In this way the process continues...

### Implementation

```
#include <bits/stdc++.h>
using namespace std;
//check if the character counts are the equal or not
bool isEqual(int charCount1[],int charCount2[])
{
for(int i=0;i<26;i++)//iterate through 26 characters
{
//even if one character count is not
//equal then the strings can't be anagrams
if(charCount1[i]!=charCount2[i])
{
return false;//in such case return false
}
}
//if the character counts are equal then return true
return true;
}
int main()
{
string s1="cbdcbcacbdbcac",s2="abcc";
//the res vector stores the starting indices
//of substrings of s1 that are anagrams of s2
vector<int> res;
//store the character counts in arrays
//for 'a' index is 0,'b' index is 1,'c' index is 2,...,'z' index is 25
int charCount1[26],charCount2[26];
//intially fill the character counts with zeros
//the charCount1 array will be filled with zeros only once and the character counts
//of each substring is calculated in constant time through some modification
memset(charCount1,0,sizeof(charCount1));
memset(charCount2,0,sizeof(charCount2));
//iterate through s2 and store the character count
for(auto x:s2)
{
//x is a character of s2
//subtracting with 'a' gives the index
charCount2[x-'a']++;
}
int n=s1.size(),k=s2.size(),i;
//iterate through first 'k' characters of string s1
i=0;
for(;i<k;i++)
{
charCount1[s1[i]-'a']++;
}
//if the substring starting with index '0' and is of length 'k'
//then add that index to the result
if(isEqual(charCount1,charCount2))
res.push_back(0);
//iterate through the remaining characters of string s1
for(;i<n;i++)
{
//substring to consider is from index 'i-k+1' to 'i' which will be of length 'k'
//decrement the character count of the character at index 'i-k' as
//the character at that index will not be included for the substring considered
charCount1[s1[i-k]-'a']--;
//increment the character count of the character at index 'i' as
//the character will be the last for the substring considered
charCount1[s1[i]-'a']++;
//check if the character counts of substring ending with
//index 'i' of length 'k' and s2 are equal or not
if(isEqual(charCount1,charCount2))
{
//if character counts are equal the append the starting index of the substring to the result
//if the ending index of the substring of length 'k' is 'i' then starting index would be 'i-k+1'
res.push_back(i-k+1);
}
}
//display the starting indices of substrings of length
//'k' belonging to string s1 which are anagrams of s2
for(auto x:res)
{
cout<<x<<" ";
}
return 0;
}
```

```
3 4 5 10
```

Let's calculate the time complexity of this approach...

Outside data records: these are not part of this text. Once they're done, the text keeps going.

==> config.mk <==
export PLATFORM = sky130hd
export DESIGN_NAME = irq_controller
export DESIGN_NICKNAME = d
export VERILOG_FILES = /design/src/rtl/irq_pkg.sv /design/src/rtl/irq_line_sync.sv /design/src/rtl/irq_controller.sv
export SDC_FILE = /design/constraint.sdc
export NUM_CORES = 1
export LEC_CHECK = 0
export CAP_MARGIN = 20
export CORE_ASPECT_RATIO = 1.75
export CORE_MARGIN = 2
export CORE_UTILIZATION = 45
export DETAILED_ROUTE_END_ITERATION = 7
export PLACE_DENSITY_LB_ADDON = 0.3
export REMOVE_ABC_BUFFERS = 1
export SLEW_MARGIN = 10
export SYNTH_ARGS = -nofsm -noshare
export SYNTH_HDL_FRONTEND = slang
export SYNTH_SLANG_ARGS = --single-unit
==> constraint.sdc <==
create_clock -name clk_i -period 1.9 [get_ports clk_i]
set_clock_uncertainty 0.1 [all_clocks]
set_input_delay 0.475 -clock clk_i [delete_from_list [all_inputs] [get_ports clk_i]]
set_output_delay 0.475 -clock clk_i [all_outputs]
set_load 0.02 [all_outputs]
==> src/rtl/irq_pkg.sv <==
// Shared definitions for the interrupt controller.
//   - register index constants for the 16-entry port window
//   - bit position of the VECTOR valid flag
//   - widest supported line count and a helper that builds the mask of
//     implemented lines for a given NUM_LINES
package irq_pkg;

    localparam int MAX_LINES = 16;

    localparam logic [3:0] IRQ_PEND_LO = 4'd0;
    localparam logic [3:0] IRQ_PEND_HI = 4'd1;
    localparam logic [3:0] IRQ_MASK_LO = 4'd2;
    localparam logic [3:0] IRQ_MASK_HI = 4'd3;
    localparam logic [3:0] IRQ_MODE_LO = 4'd4;
    localparam logic [3:0] IRQ_MODE_HI = 4'd5;
    localparam logic [3:0] IRQ_VECTOR  = 4'd6;
    localparam logic [3:0] IRQ_CTRL    = 4'd7;

    localparam int IRQ_VALID_BIT = 7;

    // Result of the priority encoder: lowest pending unmasked line.
    typedef struct packed {
        logic       valid;
        logic [3:0] idx;
    } irq_vec_t;

    // One bit per implemented line; bits at or above n are zero.
    function automatic logic [MAX_LINES-1:0] line_mask(input int n);
        logic [MAX_LINES-1:0] m;
        m = '0;
        for (int i = 0; i < MAX_LINES; i++) begin
            if (i < n) m[i] = 1'b1;
        end
        return m;
    endfunction

endpackage

==> src/rtl/irq_line_sync.sv <==
// Per-line input conditioning for one asynchronous interrupt request.
//   clk_i   : IO bus clock
//   reset_i : synchronous active-high reset
//   irq_i   : raw request, asynchronous to clk_i
//   s2      : synchronised level (second synchroniser flop)
//   rise    : one-cycle pulse when the synchronised level goes 0 -> 1
module irq_line_sync (
    input  logic clk_i,
    input  logic reset_i,
    input  logic irq_i,
    output logic s2,
    output logic rise
);

    logic s1;
    logic s3;

    always_ff @(posedge clk_i) begin
        if (reset_i) begin
            s1 <= 1'b0;
            s2 <= 1'b0;
            s3 <= 1'b0;
        end else begin
            s1 <= irq_i;
            s2 <= s1;
            s3 <= s2;
        end
    end

    // s3 holds the previous synchronised level, so this fires for one cycle.
    assign rise = s2 & ~s3;

endmodule

==> src/rtl/irq_controller.sv <==
// Interrupt controller on a 16-register IO port window.
// Each line has a mask bit and an edge/level mode bit. Edge events are
// latched until cleared by a write-1-to-clear or by reading VECTOR.
//   clk_i     : IO bus clock, rising edge
//   reset_i   : synchronous active-high reset
//   rd_i/wr_i : one-cycle read / write strobes for this window
//   A_i       : register index
//   D_i       : write data
//   D_o       : registered read data, holds when rd_i is low
//   irq_i     : raw interrupt requests (NUM_LINES wide)
//   n_int_o   : registered active-low CPU interrupt
module irq_controller
    import irq_pkg::*;
#(
    parameter int NUM_LINES = 8
) (
    input  logic                 clk_i,
    input  logic                 reset_i,
    input  logic                 rd_i,
    input  logic                 wr_i,
    input  logic [3:0]           A_i,
    input  logic [7:0]           D_i,
    output logic [7:0]           D_o,
    input  logic [NUM_LINES-1:0] irq_i,
    output logic                 n_int_o
);

    localparam logic [MAX_LINES-1:0] IMPL = line_mask(NUM_LINES);

    logic [MAX_LINES-1:0] s2_v;
    logic [MAX_LINES-1:0] rise_v;
    logic [MAX_LINES-1:0] pend_q;
    logic [MAX_LINES-1:0] mask_q;
    logic [MAX_LINES-1:0] mode_q;
    logic                 en_q;

    logic [MAX_LINES-1:0] active;
    irq_vec_t             vec;
    logic [7:0]           rd_data;
    logic [MAX_LINES-1:0] clr_w1c;
    logic [MAX_LINES-1:0] clr_ack;
    logic [MAX_LINES-1:0] clr;
    logic [MAX_LINES-1:0] pend_next;

    // Unimplemented lines are tied low so the rest of the logic can
    // always work on the full 16-bit width.
    genvar g;
    for (g = 0; g < MAX_LINES; g++) begin : g_line
        if (g < NUM_LINES) begin : g_impl
            irq_line_sync u_sync (
                .clk_i   (clk_i),
                .reset_i (reset_i),
                .irq_i   (irq_i[g]),
                .s2      (s2_v[g]),
                .rise    (rise_v[g])
            );
        end else begin : g_pad
            assign s2_v[g]   = 1'b0;
            assign rise_v[g] = 1'b0;
        end
    end

    // Lowest-numbered request wins.
    function automatic irq_vec_t prio_enc(input logic [MAX_LINES-1:0] req);
        irq_vec_t v;
        v = '0;
        for (int i = MAX_LINES - 1; i >= 0; i--) begin
            if (req[i]) begin
                v.valid = 1'b1;
                v.idx   = 4'(i);
            end
        end
        return v;
    endfunction

    assign active = pend_q & mask_q;
    assign vec    = prio_enc(active);

    always_comb begin
        rd_data = 8'h00;
        case (A_i)
            IRQ_PEND_LO: rd_data = active[7:0];
            IRQ_PEND_HI: rd_data = active[15:8];
            IRQ_MASK_LO: rd_data = mask_q[7:0];
            IRQ_MASK_HI: rd_data = mask_q[15:8];
            IRQ_MODE_LO: rd_data = mode_q[7:0];
            IRQ_MODE_HI: rd_data = mode_q[15:8];
            IRQ_VECTOR: begin
                rd_data[IRQ_VALID_BIT] = vec.valid;
                rd_data[3:0]           = vec.idx;
            end
            IRQ_CTRL:    rd_data[0] = en_q;
            default:     rd_data = 8'h00;
        endcase
    end

    always_comb begin
        clr_w1c = '0;
        if (wr_i && A_i == IRQ_PEND_LO) clr_w1c[7:0]  = D_i;
        if (wr_i && A_i == IRQ_PEND_HI) clr_w1c[15:8] = D_i;
    end

    // A VECTOR read acknowledges the line it reports.
    assign clr_ack = (rd_i && A_i == IRQ_VECTOR && vec.valid)
                     ? (16'd1 << vec.idx) : '0;

    // Clears only affect edge-mode lines; OR-ing rise last makes set win.
    assign clr       = (clr_w1c | clr_ack) & mode_q;
    assign pend_next = ((mode_q & ((pend_q & ~clr) | rise_v)) |
                        (~mode_q & s2_v)) & IMPL;

    always_ff @(posedge clk_i) begin
        if (reset_i) begin
            pend_q  <= '0;
            mask_q  <= '0;
            mode_q  <= '0;
            en_q    <= 1'b0;
            D_o     <= 8'h00;
            n_int_o <= 1'b1;
        end else begin
            pend_q  <= pend_next;
            n_int_o <= ~(en_q & |active);
            if (rd_i) D_o <= rd_data;
            if (wr_i) begin
                case (A_i)
                    IRQ_MASK_LO: mask_q[7:0]  <= D_i & IMPL[7:0];
                    IRQ_MASK_HI: mask_q[15:8] <= D_i & IMPL[15:8];
                    IRQ_MODE_LO: mode_q[7:0]  <= D_i & IMPL[7:0];
                    IRQ_MODE_HI: mode_q[15:8] <= D_i & IMPL[15:8];
                    IRQ_CTRL:    en_q         <= D_i[0];
                    default:     ;
                endcase
            end
        end
    end

endmodule
==> flow_metrics.env <==
export IMPL_cts_root_buffer="clkbuf_8"
export IMPL_finalCritPeriodShare_pct=96.5
export IMPL_netlist_instances=250
export IMPL_clk_pin_slew_worst_paths_ns=0.06
export IMPL_fin_util_pct=61.0
export IMPL_tightest_slew_ns=0.438
export IMPL_grt_ovfl_total=0
export IMPL_hold_viol_final=0
export IMPL_crit_required_ns=1.32
export IMPL_cts_sinks=58
export IMPL_fp_dieH_um=99.2
export IMPL_n_fill_cell=433
export IMPL_viasPerCell=5.46
export IMPL_finalPower_uw=2570
export IMPL_portBuffers=32
export IMPL_cp_end_kind="output port"
export IMPL_place_ws_ns=-0.220
export IMPL_max_freq_ghz=0.545
export IMPL_hold_path_class="flip-flop to flip-flop"
export IMPL_clk_latency_ns=0.33
export IMPL_slowest_stage="clkdlybuf4s50_1"
export IMPL_synth_simple_area_share_pct=23.3
export IMPL_maxCapViolCount=0
export IMPL_grt_pass1_vias=1898
export IMPL_synth_top_family_by_area="simple AND/OR/NAND/NOR gates"
export IMPL_h_tree_depth=3
export IMPL_cts_buffers_inserted=9
export IMPL_fin_crit_ns=1.83
export IMPL_clock_path_buffers=2
export IMPL_worst_path_max_fanout=2
export IMPL_die_x_um=58.4
export IMPL_routed_wl_mm=4.96
export IMPL_synth_xor_area_share_pct=0
export IMPL_fin_nets=326
export IMPL_core_um2=4980
export IMPL_antenna_found_initial=0
export IMPL_synthTopCellsByArea="dfxtp_1 (50%), mux2i_1 (7.3%), nor2b_1 (7.0%)"
export IMPL_fp_row_count=34
export IMPL_status="completed"
export IMPL_synth_fa_ha_area_share_pct=0
export IMPL_drt_initial_drc_count=73
export IMPL_yosysUniqueCellTypes=38
export IMPL_grt_max_degree=59
export IMPL_leakage_uw=0.00124
export IMPL_yosysSeqAreaShare_pct=49.9
export IMPL_crit_chain="clkdlybuf4s50_1"
export IMPL_slowest_delay_ns=0.60
export IMPL_synth_compound_gate_area_share_pct=17.1
export IMPL_synth_seq_cells=58
export IMPL_place_hpwl_mm=3.56
export IMPL_yosysWarnings=0
export IMPL_p_per_area_nw_per_um2=846
export IMPL_grt_pass1_wl_mm=8.41
export IMPL_yosysTopAreaCell="dfxtp_1"
export IMPL_grt_usage_pct=19.1
export IMPL_top_level_ports=33
export IMPL_globalplace_congestion=0.875
export IMPL_relSlewSlack_pct=70.8
export IMPL_drc=0
export IMPL_dieArea_um2=5790
export IMPL_wl_per_cell_um=13.7
export IMPL_vdd_drop_max_v=0.000578
export IMPL_final_antenna_net_count=0
export IMPL_start_util_pct=46.8
export IMPL_first_pass_iters=4
export IMPL_cp_start_kind="flip-flop"
export IMPL_drive_above_1_share_pct=13.4
export IMPL_setup_viol=0
export IMPL_critPathKind="flip-flop to output port"
export IMPL_setup_ws_ns=0.0657
export IMPL_cts_hold_fix_buffers=0
export IMPL_syn_to_final_growth_pct=30.5
export IMPL_syn_cell_area_um2=2330
export IMPL_vias=1971
export IMPL_cp_top_family="buffers and inverters"
export IMPL_grt_setup_unrepaired="false"
export IMPL_insertedDiodeCount=0
export IMPL_crit_buf_inv=1
export IMPL_synthMuxAreaShare_pct=7.31
export IMPL_cts_tree="done"
export IMPL_slew_viol_final=0
export IMPL_avgSynthCellArea_um2=9.31
export IMPL_synth_top_area_share_pct=49.9
export IMPL_critPathArrivalTime_ns=1.26
-- cell families after synthesis --
logic type / after synthesis
multiplexers: 17
flip-flops: 58
buffers and inverters: 12
AO/OA/AOI/OAI: 55
AND/OR/NAND/NOR: 108
-- area by class of cell --
type	count	area, um^2	area share (%)
Clock buffer	11	151	4.98
Multi-Input combinational cell	180	1110	36.6
Tap cell	54	67.6	2.22
Sequential cell	58	1160	38.2
Inverter	2	7.51	0.247
Timing Repair Buffer	51	485	16.0
Clock inverter	5	52.6	1.73
-- metal layers --
layer	up-vias	share of wire (%)	global-route usage, %
met1	898	41	21.5
met4	0	3.0	12.3
met2	67	50	31.0
li1	987	-	-
met3	19	5.4	5.07
met5	-	0	0
-- per-stage QoR --
step | instance area, um^2 | hold slack, ns | cells | setup TNS [ns]
after CTS | 3040 | 0.341 | 361 | 0
final | 3040 | 0.336 | 361 | 0
after global placement | 2830 | 0.316 | 345 | -2.78
after floorplan | 2280 | 0.291 | 240 | 0
after detailed placement | 2830 | 0.326 | 345 | -3.59
after global routing | 3040 | 0.353 | 361 | 0
-- report_power, final --
part | internal, uW | switching (uW) | leakage [uW]
combinational | 95.8 | 77.6 | 0.000667
clock | 669 | 467 | 0.000105
sequential | 1250 | 15.0 | 0.000472
-- sequential cells by signal, summed over array words and instances (netlist names), 8 cells and up --
name	count
D_o	8
g_line.g_impl.u_sync.s1	8
g_line.g_impl.u_sync.s3	8
mask_q	8
pend_q	8
g_line.g_impl.u_sync.s2	8
mode_q	8
-- synth_stat cells --
library cell	n
dfxtp_1	58
nand2_1	37
nor2_1	28
nor2b_1	26
mux2i_1	17
a21oi_1	15
a211oi_1	8
a22o_1	6
clkbuf_1	6
o211ai_1	6
a22oi_1	5
a221oi_1	3
and3_1	3
a211o_1	2
a21o_1	2
and2_1	2
buf_2	2
nand3_1	2
nand3b_1	2
nand4_1	2
a221oi_2	1
a32o_1	1
and4bb_4	1
buf_1	1
buf_6	1
clkinv_1	1
inv_2	1
nand2b_1	1
nand3_2	1
nand4_4	1
nand4b_1	1
nor3_1	1
o2111ai_1	1
o21ai_0	1
o21ai_1	1
o2bb2ai_1	1
o311a_1	1
o31ai_1	1
-- cell usage in the layout, fill, tap and decap left out, types with 3 or more instances in the layout --
cell / netlist / layout
a211oi_1: 8 / 8
a21oi_1: 15 / 15
a221oi_1: 3 / 3
a22o_1: 6 / 6
a22oi_1: 5 / 5
and3_1: 3 / 3
buf_4: 0 / 17
clkbuf_8: 0 / 11
clkdlybuf4s50_1: 0 / 30
clkinv_2: 0 / 3
dfxtp_1: 58 / 58
mux2i_1: 17 / 17
nand2_1: 37 / 37
nor2_1: 28 / 28
nor2b_1: 26 / 26
o211ai_1: 6 / 6
-- timing repair --
action | CTS | global route
buffers inserted | 0 | 0
resized for setup | 0 | 1
setup endpoints to repair | 0 | 1
hold endpoints to repair | 0 | 0
-- worst paths after layout --
| kind | slack, ns | to | cells after the start | startpoint |
|---|---|---|---|---|
| worst max-delay path | 0.07 | D_o[2] | 1 | D_o[2] |
| worst min-delay path | 0.34 | g_line[4].g_impl.u_sync.s2 | 1 | g_line[4].g_impl.u_sync.s1 |
| worst max register to register | 0.32 | pend_q[5] | 5 | mask_q[0] |
| worst min register to register | 0.34 | g_line[4].g_impl.u_sync.s2 | 1 | g_line[4].g_impl.u_sync.s1 |
Note: power is estimated with default switching activity, not from simulation.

Iterate through string s1- **O(n)**

For each substring ending with index 'i' and is of length 'k' check if it can be an anagram of s2 i.e., iterate through 26 alphabets - **O(n*26)**, 26 is a constant and can be ignored.

Hence the overall time complexity is **O(n)**.

## 4)Conclusion

Hence, through the sliding window approach the time complexity is reduced from **O(n*k)** to **O(n)**.

With this article at OpenGenus, you must have the complete idea of how to Find all anagrams of a given string.